According to the United States Census Bureau, the town has a total area of 1.1 sqmi, all land.

===Climate===
According to the Köppen Climate Classification system, Mammoth has a semi-arid climate, abbreviated "BSk" on climate maps.

==Demographics==

Historical population
| Census | Pop. | Note | %± |
| 1910 | 651 |  | — |
| 1920 | 324 |  | −50.2% |
| 1930 | 239 |  | −26.2% |
| 1960 | 1,913 |  | — |
| 1970 | 1,953 |  | 2.1% |
| 1980 | 1,906 |  | −2.4% |
| 1990 | 1,845 |  | −3.2% |
| 2000 | 1,762 |  | −4.5% |
| 2010 | 1,426 |  | −19.1% |
| 2020 | 1,076 |  | −24.5% |
U.S. Decennial Census

===2020 census===
As of the 2020 census, Mammoth had a population of 1,076. The median age was 47.8 years. 21.5% of residents were under the age of 18 and 24.6% of residents were 65 years of age or older. For every 100 females there were 105.3 males, and for every 100 females age 18 and over there were 102.6 males age 18 and over.

0.0% of residents lived in urban areas, while 100.0% lived in rural areas.

There were 423 households in Mammoth, of which 32.9% had children under the age of 18 living in them. Of all households, 45.9% were married-couple households, 20.6% were households with a male householder and no spouse or partner present, and 23.6% were households with a female householder and no spouse or partner present. About 18.6% of all households were made up of individuals and 10.4% had someone living alone who was 65 years of age or older.

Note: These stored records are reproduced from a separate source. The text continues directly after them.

$ cat src/rtl/lca_pkg.sv
// Shared types, codes and the generation rule for the life grid core.
`default_nettype none
package lca_pkg;

  localparam int INDEX_W = 4;
  localparam int COUNT_W = 4;
  localparam int NBR_N   = 8;

  localparam logic [COUNT_W-1:0] LIVE_MIN    = 4'd2;
  localparam logic [COUNT_W-1:0] LIVE_MAX    = 4'd3;
  localparam logic [COUNT_W-1:0] BIRTH_COUNT = 4'd3;

  typedef enum logic [1:0] {
    ACT_WRITE = 2'd0,
    ACT_STEP  = 2'd1,
    ACT_READ  = 2'd2
  } action_t;

  // Per-cell control for one cycle
  typedef struct packed {
    logic step;
    logic wr;
    logic wr_value;
  } cell_ctrl_t;

  // Generation rule: survive on two or three, birth on three
  function automatic logic next_state(input logic alive, input logic [COUNT_W-1:0] count);
    logic result;
    if (alive) begin
      result = (count >= LIVE_MIN) && (count <= LIVE_MAX);
    end else begin
      result = (count == BIRTH_COUNT);
    end
    return result;
  endfunction

endpackage
`default_nettype wire

$ cat src/rtl/lca_cell.sv
// One grid cell: holds its state, counts its live neighbors, evolves on step if EVOLVE is set.
`default_nettype none
module lca_cell
  import lca_pkg::*;
#(
  parameter bit EVOLVE = 1'b1
) (
  input  wire logic               clk,
  input  wire logic               rst,
  input  wire cell_ctrl_t         ctrl,
  input  wire logic [NBR_N-1:0]   nbr,
  output logic                    alive,
  output logic [COUNT_W-1:0]      count
);

  // Count live neighbors from the current grid
  assign count = COUNT_W'($countones(nbr));

  // Hold, load on write, or advance one generation
  always_ff @(posedge clk) begin
    if (rst) begin
      alive <= 1'b0;
    end else if (ctrl.wr) begin
      alive <= ctrl.wr_value;
    end else if (ctrl.step && EVOLVE) begin
      alive <= next_state(alive, count);
    end
  end

endmodule
`default_nettype wire

$ cat src/rtl/life_cellular_automaton_grid_core.sv
// Top level of the life grid core: cell array, item decode and result register.
// The result of an item is registered and strobed on done in the cycle after its transfer.
// Throughput: one item per cycle once busy is low; a step updates every interior cell together
// because each cell evolves itself from its neighbors' registered states.
// Reset clears every cell at once; busy is set in reset and cleared by the first clock after it.
// The receiver cannot stall: every result shows for exactly one cycle.
`default_nettype none
module life_cellular_automaton_grid_core
  import lca_pkg::*;
#(
  parameter int GRID_ROWS = 16,
  parameter int GRID_COLS = 16
) (
  input  wire logic               clk,
  input  wire logic               rst,
  input  wire logic               start,
  output logic                    busy,
  input  wire logic [1:0]         action,
  input  wire logic [INDEX_W-1:0] row_index,
  input  wire logic [INDEX_W-1:0] col_index,
  input  wire logic               cell_value,
  output logic                    done,
  output logic                    cell_alive,
  output logic [COUNT_W-1:0]      neighbor_count
);

  logic                   accept;
  logic                   in_grid;
  logic                   do_write;
  logic                   do_step;
  logic                   do_read;
  logic [GRID_ROWS-1:0]   row_hit;
  logic [GRID_COLS-1:0]   col_hit;
  logic                   grid  [GRID_ROWS][GRID_COLS];
  logic [COUNT_W-1:0]     cnt   [GRID_ROWS][GRID_COLS];
  logic                   sel_alive;
  logic [COUNT_W-1:0]     sel_count;
  logic                   cell_alive_next;
  logic [COUNT_W-1:0]     neighbor_count_next;

  assign accept  = start && !busy;
  assign in_grid = (int'(row_index) < GRID_ROWS) && (int'(col_index) < GRID_COLS);

  // Decode the action of the transfer
  always_comb begin
    do_write = 1'b0;
    do_step  = 1'b0;
    do_read  = 1'b0;
    unique case (action)
      ACT_WRITE: do_write = accept && in_grid;
      ACT_STEP:  do_step  = accept;
      ACT_READ:  do_read  = accept && in_grid;
      default:   ;
    endcase
  end

  // Row and column address match
  always_comb begin
    for (int r = 0; r < GRID_ROWS; r++) begin
      row_hit[r] = (int'(row_index) == r);
    end
    for (int c = 0; c < GRID_COLS; c++) begin
      col_hit[c] = (int'(col_index) == c);
    end
  end

  // Build the cell array and its neighbor wiring
  for (genvar r = 0; r < GRID_ROWS; r++) begin : g_row
    for (genvar c = 0; c < GRID_COLS; c++) begin : g_col
      localparam bit INTERIOR = (r >= 1) && (r + 1 < GRID_ROWS) &&
                                (c >= 1) && (c + 1 < GRID_COLS);
      logic [NBR_N-1:0] win;
      cell_ctrl_t ctrl;

      // Pack the eight surrounding cells, skipping the cell itself
      for (genvar dr = 0; dr < 3; dr++) begin : g_dr
        for (genvar dc = 0; dc < 3; dc++) begin : g_dc
          localparam int NBR_IDX = (dr * 3 + dc > 4) ? dr * 3 + dc - 1 : dr * 3 + dc;
          if (!((dr == 1) && (dc == 1))) begin : g_nbr
            if ((r + dr - 1 >= 0) && (r + dr - 1 < GRID_ROWS) &&
                (c + dc - 1 >= 0) && (c + dc - 1 < GRID_COLS)) begin : g_in
              assign win[NBR_IDX] = grid[r+dr-1][c+dc-1];
            end else begin : g_out
              assign win[NBR_IDX] = 1'b0;
            end
          end
        end
      end

      assign ctrl.step     = do_step;
      assign ctrl.wr       = do_write && row_hit[r] && col_hit[c];
      assign ctrl.wr_value = cell_value;

      lca_cell #(
        .EVOLVE (INTERIOR)
      ) u_cell (
        .clk   (clk),
        .rst   (rst),
        .ctrl  (ctrl),
        .nbr   (win),
        .alive (grid[r][c]),
        .count (cnt[r][c])
      );
    end
  end

  // Select the addressed cell; counts come from interior cells only
  always_comb begin
    sel_alive = 1'b0;
    sel_count = '0;
    for (int r = 0; r < GRID_ROWS; r++) begin
      for (int c = 0; c < GRID_COLS; c++) begin
        if (row_hit[r] && col_hit[c]) begin
          sel_alive = sel_alive | grid[r][c];
          if ((r >= 1) && (r + 1 < GRID_ROWS) && (c >= 1) && (c + 1 < GRID_COLS)) begin
            sel_count = sel_count | cnt[r][c];
          end
        end
      end
    end
  end

  // Form the result; writes report the new state, neighbors are unaffected
  always_comb begin
    cell_alive_next     = 1'b0;
    neighbor_count_next = '0;
    if (do_write) begin
      cell_alive_next     = cell_value;
      neighbor_count_next = sel_count;
    end else if (do_read) begin
      cell_alive_next     = sel_alive;
      neighbor_count_next = sel_count;
    end
  end

  // Register the result and the strobe
  always_ff @(posedge clk) begin
    if (rst) begin
      done           <= 1'b0;
      busy           <= 1'b1;
      cell_alive     <= 1'b0;
      neighbor_count <= '0;
    end else begin
      done           <= accept;
      busy           <= 1'b0;
      cell_alive     <= cell_alive_next;
      neighbor_count <= neighbor_count_next;
    end
  end

  // Every transfer gives a strobe in the next cycle
  a_done_follows: assert property (@(posedge clk) disable iff (rst)
    accept |=> done)
    else $error("transfer without result strobe");

  // No strobe without a preceding transfer
  a_no_spurious: assert property (@(posedge clk) disable iff (rst)
    !accept |=> !done)
    else $error("result strobe without transfer");

  // Step results report zero
  a_step_zero: assert property (@(posedge clk) disable iff (rst)
    (accept && (action == ACT_STEP)) |=> (!cell_alive && (neighbor_count == '0)))
    else $error("step result not zero");

  // A write inside the grid reports the written state
  a_write_echo: assert property (@(posedge clk) disable iff (rst)
    (accept && (action == ACT_WRITE) && in_grid) |=> (cell_alive == $past(cell_value)))
    else $error("write result does not match written value");

  // Counts never exceed eight neighbors
  a_count_range: assert property (@(posedge clk) disable iff (rst)
    done |-> (neighbor_count <= 4'd8))
    else $error("neighbor count out of range");

endmodule
`default_nettype wire

$ cat config.mk
export PLATFORM = sky130hd
export DESIGN_NAME = life_cellular_automaton_grid_core
export DESIGN_NICKNAME = d
export VERILOG_FILES = /design/src/rtl/lca_pkg.sv /design/src/rtl/lca_cell.sv /design/src/rtl/life_cellular_automaton_grid_core.sv
export SDC_FILE = /design/constraint.sdc
export NUM_CORES = 2
export LEC_CHECK = 0
export ABC_AREA = 1
export BUFFER_PORTS_ARGS = -buffer_cell sky130_fd_sc_hd__buf_2
export CAP_MARGIN = 20
export CORE_MARGIN = 1.5
export CORE_UTILIZATION = 30
export CTS_CLUSTER_DIAMETER = 80
export DETAILED_ROUTE_END_ITERATION = 8
export GPL_TIMING_DRIVEN = 1
export HOLD_SLACK_MARGIN = 0.15
export PLACE_DENSITY = 0.54
export SYNTH_ARGS = -nofsm -noshare
export SYNTH_HDL_FRONTEND = slang
export SYNTH_SLANG_ARGS = --single-unit
$ cat constraint.sdc
create_clock -name clk -period 3.7 [get_ports clk]
set_input_delay 0 -clock clk [delete_from_list [all_inputs] [get_ports clk]]
set_output_delay 0 -clock clk [all_outputs]
set_load 0.02 [all_outputs]
== Yosys cells after proc, flatten, opt, wreduce, memory -nomap -nowiden ==
Index checks and enable logic that the tools add are counted.

* Add/sub/neg operators: 1034
* Order comparisons: 392
* Equality and inequality tests: 228
* Mux-type cells: 1048
* Bitwise operators: 450
* Reductions and logical operators: 925

{| class="wikitable"
|+ Operators with widths
! operator !! count
|-
| $add A4 B4 Y4 || 406
|-
| $add A1 B1 Y2 || 446
|-
| $mux W1 || 850
|-
| $eq A4 B2 Y1 const B || 200
|-
| $mux W4 || 198
|-
| $ge A4 B2 Y1 const B || 196
|-
| $le A4 B2 Y1 const B || 196
|-
| $or A4 B4 Y4 || 195
|-
| $add A2 B4 Y4 || 182
|-
| $logic_and A1 B1 Y1 || 725
|-
| $reduce_bool A2 Y1 || 196
|-
| $or A1 B1 Y1 || 255
|-
| $eq A4 B4 Y1 const B || 16
|-
| $eq A4 B3 Y1 const B || 8
|-
| $eq A4 B1 Y1 const B || 2
|-
| $logic_not A4 Y1 || 2
|-
| $eq A2 B1 Y1 const B || 1
|-
| $eq A2 B2 Y1 const B || 1
|-
| $logic_not A2 Y1 || 1
|-
| $logic_not A1 Y1 || 1
|}

* Register bits after elaboration: 263
* Input bits: 14
* Output and inout bits: 7
* Word-level logic and storage cells: 4337

== Logic depth before layout (Yosys ltp) ==
* Word-level depth: 515
* Mapped depth: 18
* Gate-level depth less buffers: 18

== Hierarchy ==
A second synthesis with hierarchy kept.

* Cells, all modules: 12038
* Area, all modules: 79962.9 um^2

{| class="wikitable"
|+ By module, submodules not included
! module !! times used !! cells each !! area an instance (um^2) !! sequential area each (um^2)
|-
| lca_cell (g_row[10].g_col[10].u_cell ...) || 183 || 38 || 282.8 || 20.0
|-
| lca_cell (g_row[0].g_col[0].u_cell ...) || 59 || 32 || 234.0 || 20.0
|-
| life_cellular_automaton_grid_core || 1 || 2724 || 10929.2 || 140.1
|-
| lca_cell (g_row[9].g_col[11].u_cell ...) || 12 || 34 || 249.0 || 20.0
|-
| lca_cell (g_row[9].g_col[9].u_cell) || 1 || 35 || 271.5 || 20.0
|-
| lca_cell (g_row[9].g_col[15].u_cell) || 1 || 29 || 222.7 || 20.0
|}

== Worst setup path after synthesis ==
No wires, ideal clock.

* Path type: reg2reg
* Start point: register g_row[13].g_col[13].u_cell.alive
* End point: register neighbor_count[2]
* Setup time: 0.115 ns
* Arrival: 3.206 ns
* Required time: 3.585 ns
* Setup slack: 0.379 ns
* Cell stages (with the launch flop): 19
* Path buffers: 0
* Period minus slack after synthesis: 3.321 ns
* Cell sequence: dfxtp_1 > ha_1 > ha_1 > fa_1 > inv_1 > fa_1 > inv_1 > ha_1 > fa_1 > nand2_1 > nand2_1 > nor2_1 > nand2_1 > nor2_1 > nand2_1 > nor2_1 > nand2_1 > nor2_1 > nor2_1

* Longest elaborated chain between the ends: 67
* Elaborated cells on any way between the ends: 84
* Those cells by class: add/sub (20); mux (33); bitwise (31)

{| class="wikitable"
|+ RTL lines
! item !! RTL line !! text
|-
| start: declaration || lca_cell.sv:12 || <nowiki>output logic alive,</nowiki>
|-
| start signal: assignment || lca_cell.sv:24 || <nowiki>alive <= ctrl.wr_value;</nowiki>
|-
| start signal: assignment || lca_cell.sv:26 || <nowiki>alive <= next_state(alive, count);</nowiki>
|-
| $add A1 B1 Y2 (not written as such) || lca_cell.sv:17 || <nowiki>assign count = COUNT_W'($countones(nbr));</nowiki>
|-
| $add A4 B4 Y4 (not written as such) (2 in a row) || lca_cell.sv:17 ||
|-
| $or A4 B4 Y4 || life_cellular_automaton_grid_core.sv:116 || <nowiki>sel_count = sel_count | cnt[r][c];</nowiki>
|-
| $mux W4 || life_cellular_automaton_grid_core.sv:113 || <nowiki>if (row_hit[r] && col_hit[c]) begin</nowiki>
|-
| $or A4 B4 Y4 || life_cellular_automaton_grid_core.sv:116 ||
|-
| $mux W4 || life_cellular_automaton_grid_core.sv:113 ||
|-
| $or A4 B4 Y4 || life_cellular_automaton_grid_core.sv:116 ||
|-
| $mux W4 || life_cellular_automaton_grid_core.sv:113 ||
|-
| [... 50 more ...] || n/a ||
|-
| $or A4 B4 Y4 || life_cellular_automaton_grid_core.sv:116 ||
|-
| $mux W4 || life_cellular_automaton_grid_core.sv:113 ||
|-
| $or A4 B4 Y4 || life_cellular_automaton_grid_core.sv:116 ||
|-
| $mux W4 || life_cellular_automaton_grid_core.sv:113 ||
|-
| $or A4 B4 Y4 || life_cellular_automaton_grid_core.sv:116 ||
|-
| $mux W4 * || life_cellular_automaton_grid_core.sv:113 ||
|-
| $mux W4 || life_cellular_automaton_grid_core.sv:130 || <nowiki>end else if (do_read) begin</nowiki>
|-
| $mux W4 * || life_cellular_automaton_grid_core.sv:127 || <nowiki>if (do_write) begin</nowiki>
|-
| end signal: assignment || life_cellular_automaton_grid_core.sv:147 || <nowiki>neighbor_count <= neighbor_count_next;</nowiki>
|-
| end: declaration || life_cellular_automaton_grid_core.sv:24 || <nowiki>output logic [COUNT_W-1:0] neighbor_count</nowiki>
|}

Every way passes the cells marked *; elsewhere a longest branch is shown, timed or not.
A chain may end at the register's enable or synchronous reset.

== Worst setup path in the final report ==
* Start point: register g_row[13].g_col[6].u_cell.alive
* End point: register neighbor_count[2]

* Longest elaborated chain between the ends: 81
* Elaborated cells on any way between the ends: 98
* Those cells by class: add/sub (20); mux (40); bitwise (38)

{| class="wikitable"
|+ RTL lines
! item !! RTL line
|-
| start: declaration || lca_cell.sv:12
|-
| start signal: assignment || lca_cell.sv:24
|-
| start signal: assignment || lca_cell.sv:26
|-
| $add A1 B1 Y2 (not written as such) || lca_cell.sv:17
|-
| $add A4 B4 Y4 (not written as such) (2 in a row) || lca_cell.sv:17
|-
| $or A4 B4 Y4 || life_cellular_automaton_grid_core.sv:116
|-
| $mux W4 || life_cellular_automaton_grid_core.sv:113
|-
| $or A4 B4 Y4 || life_cellular_automaton_grid_core.sv:116
|-
| $mux W4 || life_cellular_automaton_grid_core.sv:113
|-
| $or A4 B4 Y4 || life_cellular_automaton_grid_core.sv:116
|-
| $mux W4 || life_cellular_automaton_grid_core.sv:113
|-
| [... 64 more ...] || n/a
|-
| $or A4 B4 Y4 || life_cellular_automaton_grid_core.sv:116
|-
| $mux W4 * || life_cellular_automaton_grid_core.sv:113
|-
| $or A4 B4 Y4 || life_cellular_automaton_grid_core.sv:116
|-
| $mux W4 * || life_cellular_automaton_grid_core.sv:113
|-
| $or A4 B4 Y4 || life_cellular_automaton_grid_core.sv:116
|-
| $mux W4 * || life_cellular_automaton_grid_core.sv:113
|-
| $mux W4 || life_cellular_automaton_grid_core.sv:130
|-
| $mux W4 * || life_cellular_automaton_grid_core.sv:127
|}

Marked as above.

==> impl_results.md <==
* Status: finished, violations left
* Failing checks: negative setup slack
* Cell family with most CP delay: adder cells
* Commonest non-fill, non-tap cell in the layout: nand2_1
* Worst Setup Slack, final at -0.07026 ns
* Worst Reg-to-Reg Cells at 15
* Global-route wire length before repair at around 460 mm
* Area contributors post-synth: fa_1 (32%), ha_1 (21%), nand2_1 (12%)
* Slew Viols, Final at 0
* Max_slew headroom at between 10% and 20%
* DR DRC count at 0
* Worst R2R Setup Slack at -0.07 ns
* Crit path buf inv count at 1
* CP cell instances: buf_6, ha_4, ha_4, fa_1, fa_1, ha_2, fa_2, nand2_4, nand4_1, nor2_2, nand2_4, nor2_2, nand2_1, nor2_1, nor2_1
* Post-Syn Area at around 50,000 sq um
* P_sw at 2.811 mW
* Detail Placement HPWL at around 300 mm
* RSZ-0062 raised after global routing: yes
* Gr ovfl total at 0
* YS warnings at 0
* Boundary pin count at 21
* Hold_sp: row_index[3]
* Leakage at 36.78 nW
* CTS root buf: clkbuf_16
* Crit path arrival time at ~4.3 ns
* Top_reg_cell synth: dfxtp_1
* Register bit total from synthesis at about 260
* Via density at roughly 5.8
* Final ANT Viol Nets at 0
* Mean post-synth cell area at approximately 8.2 sq um
* GRT Total Usage at 40.48%
* Fin crit period at 3.770 ns
* Setup TNS Final at -0.2150 ns
* CP max stage cell: fa_1
* Initial drt markers at 7,784
* Peak VDD IR at 0.0003668 V
* R2r endpoint: neighbor_count[2]
* DR WL/cell at 36.88 um
* Routability cong. at about 1.2
* Clock Latency Late Sink at ~0.71 ns
* Vias in the first global route at around 53,000
* Sw frac at 31.38%
* Critical path class: flip-flop to flip-flop
* EDFF count, synth at 0
* Slowest cell delay on critical path at ~0.50 ns
* Die outline height at between 400 and 500 um
* Worst Hold Depth at 7
* Sequential power share at about a third
* Pwr dens at about 130 nW/um^2
* Post-synth net total at around 7,700
* Syn-to-layout area delta at 34.49%
* Starting Density at 30.14%
* Layout cell share with drive strength beyond 1 at 27.09%
* Synth top area share at a little under a third
* Largest net degree at the start of global routing at 114
* Final Cell Area at roughly 67,000 sq um
* Die Wd at 409.7 um
* Critical Path End Type: flip-flop
* TritonRoute pass-1 iters at 8
* Post-Route Skew at 0.03518 ns
* Final hold vios at 0
* H-Tree Depth at 2
* Int Pwr at roughly 6 mW
* Clk pin slew, worst setup/hold paths at approximately 0.060 ns
* Max cap viols at 0
* Tcrit/Tclk final at 101.9%
* Post-synth cell types at 37
* CTS tree: built
* HP Class: primary input to flip-flop
* Crit-path max FO at 5
* Design Power at ~9 mW
* Final WL at about 350 mm
* Startpoint types: flip-flop
* Sink Count at around 260
* WP data required at 4.26 ns
* Sequential share of the synthesized area at roughly a tenth
* Total vias in the final route at around 54,000
* Die ar. at roughly 170,000 sq um
* Async SR Flop Fraction at 0%
* Worst slew pin tran at ~1.2 ns
* Most frequent cells in the layout: nand2_1 (1,466), buf_4 (1,064), fa_1 (719)
* Clock network power share at 60.3%
* Row cnt at around 150
* Placed inst area at between 60,000 and 70,000 sq um
* Endpoints failing setup at 4
* Fin util at between 40% and 50%
* Longest Clk Path Bufs at 3
* Num CTS Buffers at 53
* Comb pwr share at roughly 8.2%
* Max Freq at around 270 MHz
* Largest area contributor in the netlist: fa_1
* Core ar. at approximately 160,000 sq um
* Hold endpoint: g_row[2].g_col[0].u_cell.alive
* Final net count at 8,763
* PortBufs at 20
* Initial antenna violation count at 44
* Critical R2R Launch: g_row[13].g_col[6].u_cell.alive
* Cell count after synthesis at 6,024
==> cell type report <==
| class | count | area (sq um) |
|---|---|---|
| Sequential cell | 263 | 5485 |
| Tap cell | 2189 | 2739 |
| Clock buffer | 68 | 1495 |
| Antenna cell | 16 | 40.04 |
| Timing Repair Buffer | 1254 | 11220 |
| Multi-Input combinational cell | 5161 | 43960 |
| Clock inverter | 25 | 295.3 |
| Inverter | 394 | 1489 |
| Fill cell | 16740 | 97900 |
==> cells in the mapped netlist (all sizes together), types with 23 or more instances <==
master,number
a21oi,85
a221oi,38
a31oi,118
buf,64
clkbuf,142
dfxtp,263
fa,784
ha,838
inv,391
nand2,1622
nand3,115
nand4,23
nor2,797
nor3,62
nor3b,131
o21ai,307
o22ai,194
==> cell families after synthesis <==
| logic type | Yosys count | synth area share, % |
|---|---|---|
| buffers and inverters | 600 | 4.689 |
| AND/OR/NAND/NOR | 2752 | 22.59 |
| AO/OA/AOI/OAI | 787 | 9.337 |
| flip-flops | 263 | 10.61 |
| adder cells (fa/ha/maj) | 1622 | 52.77 |
==> flip-flops by register name, summed over array words and instances, names as in the netlist <==
name / cells
busy: 1
done: 1
g_row.g_col.u_cell.alive: 256
cell_alive: 1
neighbor_count: 4
==> per-layer routing <==
layer | GRT usage [%] | share of wire [%]
met1 | 52.16 | 39
met2 | 56.15 | 39
met3 | 12.74 | 13
met4 | 30.35 | 9.4
met5 | 0 | 0.047
==> through the flow <==
step / hold WS [ns] / worst slack [ns] / std cells
floorplan: 0.02772 / 0.3788 / 6024
global placement: 0.4166 / -0.6393 / 9222
detailed placement: 0.4155 / -0.6142 / 9222
CTS: 0.1615 / -0.03717 / 9338
global route: 0.2596 / -0.1342 / 9354
finish: 0.2219 / -0.07026 / 9370
==> worst reg2reg max path, cell delays in order, from the launching register on <==
cell and delay [ns]:
dfxtp_2 0.33, buf_6 0.14, ha_4 0.25, ha_4 0.15, fa_1 0.47, fa_1 0.50, ha_2 0.17, fa_2 0.46
nand2_4 0.18, nand4_1 0.25, nor2_2 0.24, nand2_4 0.13, nor2_2 0.11, nand2_1 0.07, nor2_1 0.11, nor2_1 0.05
==> power by group through the flow <==
stage,clock (mW),combinational [mW],sequential [mW]
after floorplan,0,0.259,2.90
after global routing,5.48,0.719,2.82
after CTS,5.42,0.694,2.83
after global placement,0,0.679,2.90
after detailed placement,0,0.678,2.90
final,5.40,0.734,2.82
==> worst max path at each step <==
stage | start | to | slack, ns | depth (start not counted)
2_1_floorplan | g_row[13].g_col[13].u_cell.alive | neighbor_count[2] | 0.38 | 18
3_3_place_gp | g_row[13].g_col[14].u_cell.alive | neighbor_count[2] | -0.64 | 18
3_5_place_dp | g_row[13].g_col[14].u_cell.alive | neighbor_count[2] | -0.61 | 18
4_1_cts | g_row[13].g_col[6].u_cell.alive | neighbor_count[2] | -0.04 | 15
5_1_grt | g_row[7].g_col[11].u_cell.alive | neighbor_count[3] | -0.13 | 16
6_report | g_row[13].g_col[6].u_cell.alive | neighbor_count[2] | -0.07 | 15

There were 530 housing units, of which 20.2% were vacant. The homeowner vacancy rate was 0.3% and the rental vacancy rate was 3.8%.

Racial composition as of the 2020 census
| Race | Number | Percent |
|---|---|---|
| White | 572 | 53.2% |
| Black or African American | 0 | 0.0% |
| American Indian and Alaska Native | 38 | 3.5% |
| Asian | 5 | 0.5% |
| Native Hawaiian and Other Pacific Islander | 1 | 0.1% |
| Some other race | 193 | 17.9% |
| Two or more races | 267 | 24.8% |
| Hispanic or Latino (of any race) | 752 | 69.9% |

===2000 census===
At the 2000 census, there were 1,762 people, 562 households, and 440 families in the town. The population density was 1,626.5 PD/sqmi. There were 697 housing units at an average density of 643.4 /sqmi. The racial makeup of the town was 61.9% White, 0.1% Black or African American, 1.5% Native American, 0.3% Asian, 0.2% Pacific Islander, 31.9% from other races, and 4.0% from two or more races while 73.0% of the population were Hispanic or Latino of any race.
Of the 562 households, 39.0% had children under the age of 18 living with them, 55.0% were married couples living together, 16.0% had a female householder with no husband present, and 21.7% were non-families. Another 18.5% of households had only one person and 9.8% had one person aged 65 or older. The average household size was 3.14 and the average family size was 3.54.

The age distribution was 33.5% under the age of 18, 8.9% from the age of 18 to 24, 25.8% from the age of 25 to 44, 20.1% from the age of 45 to 64, and 11.6% from the age of 65 or older. The median age was 32 years. For every 100 females, there were 97.8 males. For every 100 females age 18 and over, there were 95.3 males.

The median household income was $29,861 and the median family income was $32,661. Males had a median income of $32,768 versus $19,028 for females. The per capita income for the town was $9,878. About 23.8% of families and 28.1% of the population were below the poverty line, including 39.4% of those under the age of 18 and 10.6% of those aged 65 or over.
==Notable person==
Eulalia "Sister" Bourne, who was an Arizona pioneer, schoolteacher and author, lived much of her life in the vicinity of Mammoth at her homestead in Peppersauce Canyon near San Manuel and later at her ranch on Copper Creek where she died in 1984.